-- EXTRACTED INFORMATION follows --
--- src/rtl/mac_pkg.sv ---
// Shared opcodes and width helpers for the multi-lane MAC engine.
package mac_pkg;

    localparam int unsigned MAC_OP_NOP   = 0;
    localparam int unsigned MAC_OP_ACC   = 1;
    localparam int unsigned MAC_OP_LOAD  = 2;
    localparam int unsigned MAC_OP_CLEAR = 3;

    function automatic int unsigned clog2(input int unsigned v);
        int unsigned r;
        r = 0;
        while ((64'(1) << r) < 64'(v)) r++;
        return r;
    endfunction

    // Full-precision width of a LANES-wide dot product.
    function automatic int unsigned sum_width(input int unsigned in_bit,
                                              input int unsigned weight_bit,
                                              input int unsigned lanes);
        return in_bit + weight_bit + clog2(lanes);
    endfunction

endpackage

--- src/rtl/mac_sum_tree.sv ---
// Registered signed adder tree over LANES packed products (pipeline stage S).
module mac_sum_tree
    import mac_pkg::*;
#(
    parameter int unsigned PROD_BIT = 16,
    parameter int unsigned LANES    = 4,
    parameter int unsigned SUM_BIT  = PROD_BIT + clog2(LANES)
) (
    input  logic                        clk,
    input  logic [LANES*PROD_BIT-1:0]   prod_i,
    output logic signed [SUM_BIT-1:0]   sum_o
);

    localparam int unsigned LEVELS = clog2(LANES);

    // Operand count at a level; an odd leftover passes straight through.
    function automatic int unsigned lvl_cnt(input int unsigned l);
        return (LANES + (1 << l) - 1) >> l;
    endfunction

    logic signed [SUM_BIT-1:0] node [LEVELS+1][LANES+1];
    logic signed [SUM_BIT-1:0] sum_q;

    always_comb begin
        for (int unsigned l = 0; l <= LEVELS; l++)
            for (int unsigned i = 0; i <= LANES; i++)
                node[l][i] = '0;
        for (int unsigned i = 0; i < LANES; i++)
            node[0][i] = SUM_BIT'($signed(prod_i[i*PROD_BIT +: PROD_BIT]));
        for (int unsigned l = 0; l < LEVELS; l++) begin
            for (int unsigned i = 0; i < (LANES + 1) / 2; i++) begin
                if (2*i + 1 < lvl_cnt(l))
                    node[l+1][i] = node[l][2*i] + node[l][2*i+1];
                else if (2*i < lvl_cnt(l))
                    node[l+1][i] = node[l][2*i];
            end
        end
    end

    always_ff @(posedge clk) begin
        sum_q <= node[LEVELS][0];
    end

    assign sum_o = sum_q;

endmodule

--- src/rtl/mac_dot_acc.sv ---
// Multi-lane dot-product MAC: product stage P, adder-tree stage S, accumulate stage A.
// Define MAC_SAT_EN to saturate ACC instead of wrapping.
module mac_dot_acc
    import mac_pkg::*;
#(
    parameter int unsigned IN_BIT     = 8,
    parameter int unsigned WEIGHT_BIT = 8,
    parameter int unsigned LANES      = 4,
    parameter int unsigned OUT_BIT    = 24,
    parameter int unsigned OP_BIT     = 2
) (
    input  logic                            clk,
    input  logic                            rst,
    input  logic                            in_valid,
    input  logic                            in_last,
    input  logic [OP_BIT-1:0]               op,
    input  logic [LANES*IN_BIT-1:0]         data_in,
    input  logic [LANES*WEIGHT_BIT-1:0]     weight,
    output logic signed [OUT_BIT-1:0]       data_out,
    output logic                            out_valid,
    output logic                            ovf
);

    localparam int unsigned PROD_BIT = IN_BIT + WEIGHT_BIT;
    localparam int unsigned SUM_BIT  = sum_width(IN_BIT, WEIGHT_BIT, LANES);
    localparam int unsigned WIDE_BIT = OUT_BIT + 1;

    logic [LANES*PROD_BIT-1:0]  prod_c;
    logic signed [PROD_BIT-1:0] a_s, w_s;

    logic [LANES*PROD_BIT-1:0]  p_prod_q;
    logic [OP_BIT-1:0]          p_op_q, s_op_q;
    logic                       p_vld_q, p_last_q, s_vld_q, s_last_q;
    logic signed [SUM_BIT-1:0]  sum_s;

    logic signed [OUT_BIT-1:0]  acc_q, acc_d, ext_c;
    logic signed [WIDE_BIT-1:0] wide_c;
    logic                       ovf_q, ovf_d, vld_q, vld_d, acc_ovf_c;

    // Operands are widened before multiplying so the product is exact.
    always_comb begin
        prod_c = '0;
        a_s    = '0;
        w_s    = '0;
        for (int unsigned i = 0; i < LANES; i++) begin
            a_s = PROD_BIT'($signed(data_in[i*IN_BIT +: IN_BIT]));
            w_s = PROD_BIT'($signed(weight[i*WEIGHT_BIT +: WEIGHT_BIT]));
            prod_c[i*PROD_BIT +: PROD_BIT] = a_s * w_s;
        end
    end

    always_ff @(posedge clk) begin
        if (rst) begin
            p_vld_q <= 1'b0;
            s_vld_q <= 1'b0;
        end else begin
            p_vld_q <= in_valid;
            s_vld_q <= p_vld_q;
        end
        p_prod_q <= prod_c;
        p_op_q   <= op;
        p_last_q <= in_last;
        s_op_q   <= p_op_q;
        s_last_q <= p_last_q;
    end

    mac_sum_tree #(
        .PROD_BIT (PROD_BIT),
        .LANES    (LANES),
        .SUM_BIT  (SUM_BIT)
    ) u_sum_tree (
        .clk    (clk),
        .prod_i (p_prod_q),
        .sum_o  (sum_s)
    );

    // Sum always fits OUT_BIT, so sign extension itself never clips.
    assign ext_c     = OUT_BIT'(sum_s);
    assign wide_c    = WIDE_BIT'(acc_q) + WIDE_BIT'(ext_c);
    assign acc_ovf_c = wide_c[OUT_BIT] ^ wide_c[OUT_BIT-1];

    always_comb begin
        acc_d = acc_q;
        ovf_d = ovf_q;
        vld_d = s_vld_q & s_last_q;
        if (s_vld_q) begin
            case (s_op_q)
                OP_BIT'(MAC_OP_ACC): begin
                    acc_d = wide_c[OUT_BIT-1:0];
                    ovf_d = ovf_q | acc_ovf_c;
`ifdef MAC_SAT_EN
                    if (acc_ovf_c)
                        acc_d = wide_c[OUT_BIT] ? {1'b1, {(OUT_BIT-1){1'b0}}}
                                                : {1'b0, {(OUT_BIT-1){1'b1}}};
`endif
                end
                OP_BIT'(MAC_OP_LOAD): begin
                    acc_d = ext_c;
                    ovf_d = 1'b0;
                end
                OP_BIT'(MAC_OP_CLEAR): begin
                    acc_d = '0;
                    ovf_d = 1'b0;
                end
                default: ;
            endcase
        end
    end

    always_ff @(posedge clk) begin
        if (rst) begin
            acc_q <= '0;
            ovf_q <= 1'b0;
            vld_q <= 1'b0;
        end else begin
            acc_q <= acc_d;
            ovf_q <= ovf_d;
            vld_q <= vld_d;
        end
    end

    assign data_out  = acc_q;
    assign out_valid = vld_q;
    assign ovf       = ovf_q;

endmodule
-- EXTRACTED INFORMATION concluded --
Copy all of the data exactly.

--- src/rtl/mac_pkg.sv ---
// Shared opcodes and width helpers for the multi-lane MAC engine.
package mac_pkg;

    localparam int unsigned MAC_OP_NOP   = 0;
    localparam int unsigned MAC_OP_ACC   = 1;
    localparam int unsigned MAC_OP_LOAD  = 2;
    localparam int unsigned MAC_OP_CLEAR = 3;

    function automatic int unsigned clog2(input int unsigned v);
        int unsigned r;
        r = 0;
        while ((64'(1) << r) < 64'(v)) r++;
        return r;
    endfunction

    // Full-precision width of a LANES-wide dot product.
    function automatic int unsigned sum_width(input int unsigned in_bit,
                                              input int unsigned weight_bit,
                                              input int unsigned lanes);
        return in_bit + weight_bit + clog2(lanes);
    endfunction

endpackage

--- src/rtl/mac_sum_tree.sv ---
// Registered signed adder tree over LANES packed products (pipeline stage S).
module mac_sum_tree
    import mac_pkg::*;
#(
    parameter int unsigned PROD_BIT = 16,
    parameter int unsigned LANES    = 4,
    parameter int unsigned SUM_BIT  = PROD_BIT + clog2(LANES)
) (
    input  logic                        clk,
    input  logic [LANES*PROD_BIT-1:0]   prod_i,
    output logic signed [SUM_BIT-1:0]   sum_o
);

    localparam int unsigned LEVELS = clog2(LANES);

    // Operand count at a level; an odd leftover passes straight through.
    function automatic int unsigned lvl_cnt(input int unsigned l);
        return (LANES + (1 << l) - 1) >> l;
    endfunction

    logic signed [SUM_BIT-1:0] node [LEVELS+1][LANES+1];
    logic signed [SUM_BIT-1:0] sum_q;

    always_comb begin
        for (int unsigned l = 0; l <= LEVELS; l++)
            for (int unsigned i = 0; i <= LANES; i++)
                node[l][i] = '0;
        for (int unsigned i = 0; i < LANES; i++)
            node[0][i] = SUM_BIT'($signed(prod_i[i*PROD_BIT +: PROD_BIT]));
        for (int unsigned l = 0; l < LEVELS; l++) begin
            for (int unsigned i = 0; i < (LANES + 1) / 2; i++) begin
                if (2*i + 1 < lvl_cnt(l))
                    node[l+1][i] = node[l][2*i] + node[l][2*i+1];
                else if (2*i < lvl_cnt(l))
                    node[l+1][i] = node[l][2*i];
            end
        end
    end

    always_ff @(posedge clk) begin
        sum_q <= node[LEVELS][0];
    end

    assign sum_o = sum_q;

endmodule

--- src/rtl/mac_dot_acc.sv ---
// Multi-lane dot-product MAC: product stage P, adder-tree stage S, accumulate stage A.
// Define MAC_SAT_EN to saturate ACC instead of wrapping.
module mac_dot_acc
    import mac_pkg::*;
#(
    parameter int unsigned IN_BIT     = 8,
    parameter int unsigned WEIGHT_BIT = 8,
    parameter int unsigned LANES      = 4,
    parameter int unsigned OUT_BIT    = 24,
    parameter int unsigned OP_BIT     = 2
) (
    input  logic                            clk,
    input  logic                            rst,
    input  logic                            in_valid,
    input  logic                            in_last,
    input  logic [OP_BIT-1:0]               op,
    input  logic [LANES*IN_BIT-1:0]         data_in,
    input  logic [LANES*WEIGHT_BIT-1:0]     weight,
    output logic signed [OUT_BIT-1:0]       data_out,
    output logic                            out_valid,
    output logic                            ovf
);

    localparam int unsigned PROD_BIT = IN_BIT + WEIGHT_BIT;
    localparam int unsigned SUM_BIT  = sum_width(IN_BIT, WEIGHT_BIT, LANES);
    localparam int unsigned WIDE_BIT = OUT_BIT + 1;

    logic [LANES*PROD_BIT-1:0]  prod_c;
    logic signed [PROD_BIT-1:0] a_s, w_s;

    logic [LANES*PROD_BIT-1:0]  p_prod_q;
    logic [OP_BIT-1:0]          p_op_q, s_op_q;
    logic                       p_vld_q, p_last_q, s_vld_q, s_last_q;
    logic signed [SUM_BIT-1:0]  sum_s;

    logic signed [OUT_BIT-1:0]  acc_q, acc_d, ext_c;
    logic signed [WIDE_BIT-1:0] wide_c;
    logic                       ovf_q, ovf_d, vld_q, vld_d, acc_ovf_c;

    // Operands are widened before multiplying so the product is exact.
    always_comb begin
        prod_c = '0;
        a_s    = '0;
        w_s    = '0;
        for (int unsigned i = 0; i < LANES; i++) begin
            a_s = PROD_BIT'($signed(data_in[i*IN_BIT +: IN_BIT]));
            w_s = PROD_BIT'($signed(weight[i*WEIGHT_BIT +: WEIGHT_BIT]));
            prod_c[i*PROD_BIT +: PROD_BIT] = a_s * w_s;
        end
    end

    always_ff @(posedge clk) begin
        if (rst) begin
            p_vld_q <= 1'b0;
            s_vld_q <= 1'b0;
        end else begin
            p_vld_q <= in_valid;
            s_vld_q <= p_vld_q;
        end
        p_prod_q <= prod_c;
        p_op_q   <= op;
        p_last_q <= in_last;
        s_op_q   <= p_op_q;
        s_last_q <= p_last_q;
    end

    mac_sum_tree #(
        .PROD_BIT (PROD_BIT),
        .LANES    (LANES),
        .SUM_BIT  (SUM_BIT)
    ) u_sum_tree (
        .clk    (clk),
        .prod_i (p_prod_q),
        .sum_o  (sum_s)
    );

    // Sum always fits OUT_BIT, so sign extension itself never clips.
    assign ext_c     = OUT_BIT'(sum_s);
    assign wide_c    = WIDE_BIT'(acc_q) + WIDE_BIT'(ext_c);
    assign acc_ovf_c = wide_c[OUT_BIT] ^ wide_c[OUT_BIT-1];

    always_comb begin
        acc_d = acc_q;
        ovf_d = ovf_q;
        vld_d = s_vld_q & s_last_q;
        if (s_vld_q) begin
            case (s_op_q)
                OP_BIT'(MAC_OP_ACC): begin
                    acc_d = wide_c[OUT_BIT-1:0];
                    ovf_d = ovf_q | acc_ovf_c;
`ifdef MAC_SAT_EN
                    if (acc_ovf_c)
                        acc_d = wide_c[OUT_BIT] ? {1'b1, {(OUT_BIT-1){1'b0}}}
                                                : {1'b0, {(OUT_BIT-1){1'b1}}};
`endif
                end
                OP_BIT'(MAC_OP_LOAD): begin
                    acc_d = ext_c;
                    ovf_d = 1'b0;
                end
                OP_BIT'(MAC_OP_CLEAR): begin
                    acc_d = '0;
                    ovf_d = 1'b0;
                end
                default: ;
            endcase
        end
    end

    always_ff @(posedge clk) begin
        if (rst) begin
            acc_q <= '0;
            ovf_q <= 1'b0;
            vld_q <= 1'b0;
        end else begin
            acc_q <= acc_d;
            ovf_q <= ovf_d;
            vld_q <= vld_d;
        end
    end

    assign data_out  = acc_q;
    assign out_valid = vld_q;
    assign ovf       = ovf_q;

endmodule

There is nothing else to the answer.